In any case, here are the outcomes of various regression models:

#### A higher average number of *likes* for venues in a particular neighborhood indicates,  
* a greater population density (R-squared = 31)
* a higher percent of working age people (R-squared = 32)
* a higher percent of people living alone (R-squared = 37)
* a lower average household size (R-squared = 32)
* a lower percent of people who have not completed at least a bachelor's degree (R-squared = 39)
* a higher percent of people who have completed at least a bachelor's degree (R-squared = 36)

#### A higher average *price* for venues in a particular neighborhood indicates 
* a lower percent of people who have not completed at least a bachelor's degree (R-squared = 42)
* a higher percent of people who have completed at least a bachelor's degree (R-squared = 35)

#### A higher average *rating* for venues in a particular neighborhood indicates
* a greater population density (R-squared = 42)
* a higher percent of working age people (R-squared = 51)
* a higher percent of people living alone (R-squared = 48)
* a lower average household size (R-squared = 42)
* a lower percent of people who have not completed at least a bachelor's degree (R-squared = 44)
* a higher percent of people who have completed at least a bachelor's degree (R-squared = 35)
* a higher workforce participation rate (R-squared = 38)
* a higher workforce employment rate (R-squared = 40)

## V. Discussion

None of the regression models we created had high enough R-squared values for us to make any meaningful recommendations. However, they do show some general trends. For instance, neighborhoods that have venues with higher than average ratings and likes, are likely populated with a higher proportion of working age people and lower household sizes. Does this indicate that working age people in smaller (or no) families are more likely to rate or like a venue? Or does this mean that they are more likely to rate it higher? Further analysis is needed.

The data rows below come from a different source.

<file path="src/rtl/sram_rd_pkg.sv">
// Shared types for the static memory read sequencer.
// Assumes timing fields sized to the ranges stated in the brief.
package sram_rd_pkg;
    localparam int SET_W = 3;
    localparam int PUL_W = 7;
    localparam int HLD_W = 3;
    localparam int FLT_W = 4;
    localparam int CNT_W = PUL_W + 1;

    // Per-bank timing word, LSB first: setup, pulse, hold, float, wait, early
    typedef struct packed {
        logic             early;
        logic             wsen;
        logic [FLT_W-1:0] flt;
        logic [HLD_W-1:0] hold;
        logic [PUL_W-1:0] pulse;
        logic [SET_W-1:0] setup;
    } bank_cfg_t;

    localparam int CFG_W = $bits(bank_cfg_t);

    typedef enum logic [2:0] {
        PH_IDLE, PH_FLOAT, PH_SETUP, PH_PULSE, PH_HOLD, PH_DONE
    } phase_t;

    // Phase lengths in whole cycles, decided at acceptance
    typedef struct packed {
        logic [FLT_W-1:0] flt;
        logic [SET_W-1:0] setup;
        logic [CNT_W-1:0] pulse;
        logic [HLD_W-1:0] hold;
        logic             err;
    } plan_t;
endpackage

</file>
<file path="src/rtl/sram_rd_plan.sv">
// Turns the selected bank's timing word and the pending float state into
// phase lengths. Purely combinational; assumes inputs stable at acceptance.
module sram_rd_plan
    import sram_rd_pkg::*;
#(
    parameter int BW = 2
) (
    input  logic [SET_W-1:0] setup_i,
    input  logic [PUL_W-1:0] pulse_i,
    input  logic [HLD_W-1:0] hold_i,
    input  logic             wsen_i,
    input  logic             early_i,
    input  logic [BW-1:0]    bank_i,
    input  logic [BW-1:0]    pend_bank_i,
    input  logic [FLT_W-1:0] pend_flt_i,
    output plan_t            plan_o
);
    logic [SET_W-1:0] s_eff;
    logic [FLT_W-1:0] f_eff;

    // Apply early-read, legality and float-versus-setup arbitration
    always_comb begin
        s_eff        = early_i ? '0 : setup_i;
        f_eff        = (bank_i != pend_bank_i) ? pend_flt_i : '0;
        plan_o.err   = !early_i && (setup_i != '0) && (hold_i == '0) && !wsen_i;
        plan_o.pulse = {1'b0, pulse_i} + CNT_W'(2);
        plan_o.hold  = early_i ? '0 : hold_i;
        if ((f_eff != '0) && (f_eff >= {1'b0, s_eff})) begin
            plan_o.flt   = f_eff;
            plan_o.setup = '0;
        end else begin
            plan_o.flt   = '0;
            plan_o.setup = s_eff;
        end
    end
endmodule

</file>
<file path="src/rtl/sram_rd_fsm.sv">
// Phase sequencer: steps idle, float, setup, pulse, hold, done, skipping
// zero-length phases. Latches the plan on acceptance; each phase counter is
// loaded with its length minus one.
module sram_rd_fsm
    import sram_rd_pkg::*;
(
    input  logic   clk_i,
    input  logic   rst_ni,
    input  logic   req_i,
    input  plan_t  plan_i,
    output phase_t phase_o,
    output logic   accept_o,
    output logic   pulse_last_o,
    output logic   err_q_o
);
    phase_t           ph, ph_nx;
    plan_t            lat, src;
    logic [CNT_W-1:0] cnt, cnt_nx;

    function automatic logic [CNT_W-1:0] len_of(phase_t p, plan_t q);
        case (p)
            PH_FLOAT: len_of = CNT_W'(q.flt);
            PH_SETUP: len_of = CNT_W'(q.setup);
            PH_PULSE: len_of = q.pulse;
            PH_HOLD:  len_of = CNT_W'(q.hold);
            default:  len_of = CNT_W'(1);
        endcase
    endfunction

    // Next phase and counter value
    always_comb begin
        src   = (ph == PH_IDLE) ? plan_i : lat;
        ph_nx = ph;
        case (ph)
            PH_IDLE:
                if (req_i) begin
                    if (plan_i.err)            ph_nx = PH_DONE;
                    else if (plan_i.flt != '0) ph_nx = PH_FLOAT;
                    else if (plan_i.setup != '0) ph_nx = PH_SETUP;
                    else                       ph_nx = PH_PULSE;
                end
            PH_FLOAT: if (cnt == '0) ph_nx = (lat.setup != '0) ? PH_SETUP : PH_PULSE;
            PH_SETUP: if (cnt == '0) ph_nx = PH_PULSE;
            PH_PULSE: if (cnt == '0) ph_nx = (lat.hold != '0) ? PH_HOLD : PH_DONE;
            PH_HOLD:  if (cnt == '0) ph_nx = PH_DONE;
            default:  ph_nx = PH_IDLE;
        endcase
        if (ph_nx != ph)        cnt_nx = len_of(ph_nx, src) - CNT_W'(1);
        else if (ph == PH_IDLE) cnt_nx = cnt;
        else                    cnt_nx = cnt - CNT_W'(1);
    end

    // Phase, counter and plan registers
    always_ff @(posedge clk_i) begin
        if (!rst_ni) begin
            ph  <= PH_IDLE;
            cnt <= '0;
            lat <= '0;
        end else begin
            ph  <= ph_nx;
            cnt <= cnt_nx;
            if (ph == PH_IDLE && req_i) lat <= plan_i;
        end
    end

    assign phase_o      = ph;
    assign accept_o     = (ph == PH_IDLE) && req_i;
    assign pulse_last_o = (ph == PH_PULSE) && (cnt == '0);
    assign err_q_o      = lat.err;
endmodule

</file>
<file path="src/rtl/sram_rd_strobe.sv">
// Half-cycle strobe shaper: the strobe falls on the falling clock edge after
// the pulse phase starts and rises on the rising edge that ends it.
// Assumes the pulse phase lasts at least two cycles.
module sram_rd_strobe (
    input  logic clk_i,
    input  logic rst_ni,
    input  logic in_pulse_i,
    output logic rd_no
);
    logic half_q;

    // Falling-edge copy of the pulse phase
    always_ff @(negedge clk_i) begin
        if (!rst_ni) half_q <= 1'b0;
        else         half_q <= in_pulse_i;
    end

    assign rd_no = ~(in_pulse_i & half_q);
endmodule

</file>
<file path="src/rtl/sram_rd_seq.sv">
// Top of the static memory read sequencer. Latches address and bank on
// acceptance, drives one chip select per bank, captures data at the end of
// the pulse and records the float count left behind for the next access.
// Assumes cfg_i stays stable for the duration of an access.
module sram_rd_seq
    import sram_rd_pkg::*;
#(
    parameter int AW    = 23,
    parameter int DW    = 16,
    parameter int NBANK = 4,
    localparam int BW   = (NBANK > 1) ? $clog2(NBANK) : 1
) (
    input  logic                   clk_i,
    input  logic                   rst_ni,
    input  logic                   req_i,
    input  logic [AW-1:0]          addr_i,
    input  logic [BW-1:0]          bank_i,
    input  logic [NBANK*CFG_W-1:0] cfg_i,
    output logic                   rdy_o,
    output logic                   err_o,
    output logic [DW-1:0]          rdata_o,
    output logic [AW-1:0]          mem_addr_o,
    output logic [NBANK-1:0]       mem_cs_no,
    output logic                   mem_rd_no,
    input  logic [DW-1:0]          mem_data_i
);
    bank_cfg_t        cfg_arr [NBANK];
    bank_cfg_t        sel_cfg;
    plan_t            plan;
    phase_t           phase;
    logic             accept, pulse_last, err_q, bus_on;
    logic [AW-1:0]    addr_q;
    logic [BW-1:0]    bank_q, pend_bank;
    logic [DW-1:0]    rdata_q;
    logic [FLT_W-1:0] pend_flt;

    for (genvar g = 0; g < NBANK; g++) begin : g_cfg
        assign cfg_arr[g] = cfg_i[g*CFG_W +: CFG_W];
    end
    assign sel_cfg = cfg_arr[bank_i];

    sram_rd_plan #(.BW(BW)) u_plan (
        .setup_i    (sel_cfg.setup),
        .pulse_i    (sel_cfg.pulse),
        .hold_i     (sel_cfg.hold),
        .wsen_i     (sel_cfg.wsen),
        .early_i    (sel_cfg.early),
        .bank_i     (bank_i),
        .pend_bank_i(pend_bank),
        .pend_flt_i (pend_flt),
        .plan_o     (plan)
    );

    sram_rd_fsm u_fsm (
        .clk_i       (clk_i),
        .rst_ni      (rst_ni),
        .req_i       (req_i),
        .plan_i      (plan),
        .phase_o     (phase),
        .accept_o    (accept),
        .pulse_last_o(pulse_last),
        .err_q_o     (err_q)
    );

    sram_rd_strobe u_strobe (
        .clk_i     (clk_i),
        .rst_ni    (rst_ni),
        .in_pulse_i(phase == PH_PULSE),
        .rd_no     (mem_rd_no)
    );

    // Access registers: address, bank, read data, pending float
    always_ff @(posedge clk_i) begin
        if (!rst_ni) begin
            addr_q    <= '0;
            bank_q    <= '0;
            rdata_q   <= '0;
            pend_flt  <= '0;
            pend_bank <= '0;
        end else begin
            if (accept) begin
                addr_q <= addr_i;
                bank_q <= bank_i;
            end
            if (pulse_last) rdata_q <= mem_data_i;
            if (phase == PH_DONE && !err_q) begin
                pend_flt  <= cfg_arr[bank_q].flt;
                pend_bank <= bank_q;
            end
        end
    end

    assign bus_on = (phase == PH_SETUP) || (phase == PH_PULSE) || (phase == PH_HOLD);

    for (genvar b = 0; b < NBANK; b++) begin : g_cs
        assign mem_cs_no[b] = !(bus_on && (bank_q == BW'(b)));
    end

    assign rdy_o      = (phase == PH_DONE);
    assign err_o      = (phase == PH_DONE) && err_q;
    assign rdata_o    = rdata_q;
    assign mem_addr_o = addr_q;
endmodule

</file>
<file path="config.mk">
export PLATFORM = sky130hd
export DESIGN_NAME = sram_rd_seq
export DESIGN_NICKNAME = d
export VERILOG_FILES = /design/src/rtl/sram_rd_pkg.sv /design/src/rtl/sram_rd_plan.sv /design/src/rtl/sram_rd_fsm.sv /design/src/rtl/sram_rd_strobe.sv /design/src/rtl/sram_rd_seq.sv
export SDC_FILE = /design/constraint.sdc
export NUM_CORES = 1
export LEC_CHECK = 0
export ABC_AREA = 1
export CORE_UTILIZATION = 30
export DETAILED_ROUTE_END_ITERATION = 10
export GPL_TIMING_DRIVEN = 0
export PLACE_DENSITY_LB_ADDON = 0.1
export SKIP_CTS_REPAIR_TIMING = 1
export SLEW_MARGIN = 20
export SYNTH_ARGS = -nofsm -noshare
export SYNTH_HDL_FRONTEND = slang
export SYNTH_HIERARCHICAL = 1
export SYNTH_SLANG_ARGS = --single-unit
</file>
<file path="constraint.sdc">
create_clock -name clk_i -period 7.92 [get_ports clk_i]
set_input_delay 1.188 -clock clk_i [delete_from_list [all_inputs] [get_ports clk_i]]
set_output_delay 1.188 -clock clk_i [all_outputs]
set_load 0.02 [all_outputs]
</file>
# After elaboration in Yosys (flattened, before gate mapping)
# Index checks and enable logic that the tools add are counted.
[totals]
out_inout_bits = 46
latch_bits = 0
reg_bits = 78
ramBits = 0
n_memories = 0
mem_bits_ro = 0
[classes]
n_reduce_logical = 31
div_mod_pow = 0
n_eq_ne = 15
n_bitwise = 4
multipliers = 0
shift = 0
addsub = 3
muxes = 26
magnitude_cmp = 3
[op_table]
columns = ["op", "count"]
rows = [
  ["$bmux W19 S2", 2],
  ["$mux W19", 3],
  ["$mux W17", 2],
  ["$pmux W8 S4", 1],
  ["$mux W3", 9],
  ["$mux W8", 3],
  ["$sub A8 B1 Y8 const B", 2],
  ["$pmux W3 S5", 1],
  ["$eq A3 B2 Y1 const B", 4],
  ["$logic_and A1 B1 Y1", 12],
  ["$reduce_bool A3 Y1", 4],
  ["$eq A3 B3 Y1 const B", 3],
  ["$add A7 B2 Y8 const B", 1],
  ["$logic_not A8 Y1", 1],
  ["$reduce_bool A4 Y1", 2],
  ["$logic_not A1 Y1", 7],
  ["$mux W7", 1],
  ["$eq A3 B1 Y1 const B", 2],
  ["$ge A3 B3 Y1 const B", 2],
  ["$logic_not A3 Y1", 2],
  ["$not A2 Y3", 2],
  ["$eq A2 B2 Y1 const B", 2],
  ["$ge A4 B3 Y1", 1],
  ["$mux W4", 1],
  ["9 further kinds", 12],
]

# Depth between registers and ports, before layout
[depth]
depth_word = 19
mapped_depth = 36

# By module
# The synthesis kept the hierarchy.
[modules_own_cells]
columns = ["mod", "area_per_inst_um2", "instances", "cells_per_inst"]
rows = [
  ["sram_rd_seq", 2289.7, 1, 349],
  ["sram_rd_fsm", 1955.6, 1, 321],
  ["sram_rd_plan", 360.3, 1, 65],
  ["sram_rd_strobe", 35.0, 1, 5],
]

==> impl_metrics.json <==
{
  "outcome": "completed",
  "synth-compound-area-share": 0.1836,
  "synth_top_family_by_area": "simple AND/OR/NAND/NOR gates",
  "wl_mm": 14.31,
  "intPower_mw": 1.016,
  "cp-startpoint": "u_strobe/half_q",
  "worstMarginPinSlew_ns": 0.6719,
  "slew_headroom": 0.5479,
  "power_frac_comb": 0.430,
  "yosys_warnings": 6,
  "total_power_mw": 1.652,
  "drv_cap": 0,
  "regToRegSetupSlack_ns": 3.04,
  "synth_nets": 865,
  "synth_top_area_share": 0.3365,
  "drt-initial-drc-count": 190,
  "dpl-instance-area_um2": 6528,
  "detail-route-antenna-nets": 0,
  "timing.hold.ws_ns": 0.4537,
  "p_per_area_nw_per_um2": 241.2,
  "synth_xor_area_frac": 0.007549,
  "hold_viol_final": 0,
  "synth_flop_cell": "dfxtp_1",
  "grt_pass1_wl_mm": 24.05,
  "cts.reportedPaths.clkPinSlew_ns": 0.06,
  "fp.coreArea_um2": 15150,
  "die_area_um2": 15970,
  "tns_ns": 0,
  "cp_slowest_cell": "clkdlybuf4s50_1",
  "ir_drop_mv": 0.1289,
  "switching_power_uw": 636.4,
  "cts_num_sinks": 78,
  "pin_count": 166,
  "postLayoutCellArea_um2": 6850,
  "switching_share": 0.3852,
  "antenna_found_initial": 0,
  "arrival_ns": 5.30,
  "worstPathRequired_ns": 6.73,
  "cp.buffers_inverters": 1,
  "mostFrequentLayoutCells": "clkdlybuf4s50_1, nor2_1, nand2_1",
  "numCtsBuffers": 9,
  "numPortBuffers": 165,
  "gr-total-overflow": 0,
  "synthAdderAreaFrac": 0.01348,
  "clockBufferDepth": 2,
  "die_h_um": 126.4,
  "worstPathMaxFanout": 1,
  "vias": 5029,
  "cts_root_buffer": "clkbuf_16",
  "drv_slew": 0,
  "hp-start": "u_fsm/lat[16]",
  "cp_top_family": "buffers and inverters",
  "firstDrtPassIters": 4,
  "antennaDiodeCount": 0,
  "dp_hpwl_mm": 11.06,
  "synth_top_cell_by_area": "dfxtp_1",
  "place_congestion": 0.7985,
  "drc": 0,
  "critPathKind": "reg -> out",
  "die_w_um": 126.4,
  "synthCells": 740,
  "mostFrequentLayoutCell": "clkdlybuf4s50_1",
  "first_global_vias": 5065,
  "ys_seq_elements": 78,
  "wire_per_inst_um": 12.90,
  "syn_to_final_growth_pct": 47.61,
  "drive_gt1_frac": 0.08578,
  "hp-class": "reg -> reg",
  "htree_levels": 3,
  "rsz0062_at_grt": "no",
  "setup_violations": 0,
  "clkPwrFrac": 0.278,
  "power_leakage_nw": 3.040,
  "worst_clock_skew_ns": 0.05669,
  "critPathCaptureType": "output port",
  "p_seq_frac": 0.293,
  "synth_edf_count": 0,
  "synth_cell_types": 38,
  "syn_avg_cell_area_um2": 6.271,
  "ys_seq_area_frac": 0.3365,
  "syn_area_um2": 4641,
  "grt_util_all_layers": 0.1884,
  "num_rows": 45,
  "vias_per_cell": 4.535,
  "r2r-start": "u_fsm/phase_o[1]",
  "cp-start-kind": "register",
  "clk_latency_ns": 0.39,
  "synthSimpleGateAreaFrac": 0.3416,
  "initial_core_util": 0.3064,
  "async_flop_share": 0,
  "nFillCells": 1627,
  "synth_mux_area_frac": 0,
  "nNetsFinal": 1041,
  "synthTopCellsByArea": "dfxtp_1, nor2_1, o21ai_0",
  "grt_max_degree": 15,
  "tritoncts": "yes",
  "path_cells": "nand2_1 -> clkdlybuf4s50_1",
  "slowest_delay_ns": 0.59
}
[tightest hold or removal path: stages (launching register included)]
cell and delay [ns]:
dfxtp_1 0.30, inv_1 0.06, a21oi_1 0.05
[stage by stage]
stage	std cells	utilization	setup WS, ns
floorplan	740	-	2.342
global placement	1093	0.4310	1.838
CTS	1109	0.4523	1.411
global route	1109	0.4523	1.389
finish	1109	0.4523	1.436
detailed placement	1093	0.4310	1.835
[layout make-up]
cell class,instances,area (µm²),area share
buffer,37,219.0,0.03196
clock buffer,10,229.0,0.03342
clock inverter,7,97.59,0.01425
inverter,85,321.6,0.04694
multi-input combinational,539,2535,0.3700
sequential,78,1562,0.2279
tap,188,235.2,0.03434
timing repair buffer,165,1652,0.2411
[state kept, by name, indices dropped and copies added (netlist names)]
name	flops
bank_q	2
mem_addr_o	23
pend_bank	2
pend_flt	4
rdata_o	16
u_fsm/cnt	8
u_fsm/err_q_o	1
u_fsm/lat	18
u_fsm/phase_o	3
u_strobe/half_q	1
[cell families (layout without fill, tap and decap cells)]
group | Yosys count | count (layout)
buffers and inverters | 123 | 304
DFF | 78 | 78
adders and majority gates | 5 | 5
and+or+nand+nor | 368 | 368
xor gates and xnor gates | 4 | 4
AOI/OAI and AO/OA | 162 | 162
[power groups by stage]
stage	registers, mW	clock network, mW	logic [mW]
after floorplan	0.515	0.00158	0.456
after global placement	0.492	0.00158	0.714
after detailed placement	0.492	0.00158	0.714
after CTS	0.484	0.475	0.717
after global routing	0.491	0.491	0.808
final	0.483	0.459	0.710
[routing by layer]
layer	part of all wire	GRT usage
met1	0.44	0.2248
met2	0.48	0.3250
met3	0.062	0.05694
met4	0.011	0.05528
met5	0	0
[Yosys cell counts, types with 3 or more instances]
cell / number
nand2_1: 140
buf_4: 5
o21ai_1: 4
nand2_2: 14
nor2_4: 3
o22ai_1: 15
nand3_1: 41
clkbuf_1: 7
nor3_1: 3
nand4_1: 4
nor2_1: 147
inv_1: 81
xor2_1: 4
buf_2: 14
clkbuf_2: 5
buf_6: 5
nand2_4: 6
o21ai_0: 106
dfxtp_1: 78
inv_2: 3
a21oi_1: 32
nor2_2: 3
ha_1: 5
[final timing paths]
kind,end,depth (start not counted)
min reg2reg,u_fsm/lat[16],2
max reg2reg,u_strobe/half_q,4
min,u_fsm/lat[16],2
max,mem_rd_no,2
Note: power is estimated with default switching activity, not from simulation.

Other interesting, although logistical trend is that neighborhoods with more higher-priced venues (higher average price) are more likely to have more highly educated people living in them. Interestingly, though, average household income was not a good predictor for price, which may suggest that people don't patron expensive venues because they have more money, but because they are more educated. 

## VI. Conclusion

We began this project with the hope that we could find some linkages between Toronto's demographic data and Foursquare data for venues in Toronto. Although some of the results were promising, neither data sets gave an complete conclusions. We recommend that if both governments and business would like to use these results for their own predictions, that they do so carefully. The results show general trends, but cannot be used to predict exact amounts. There is still to much variability that is not explained by the predictors used here, both for predicting demographic information and Foursquare information. However, we do believe these results can be used for a quick check for new businesses to see if their other research matches with the results found in this project.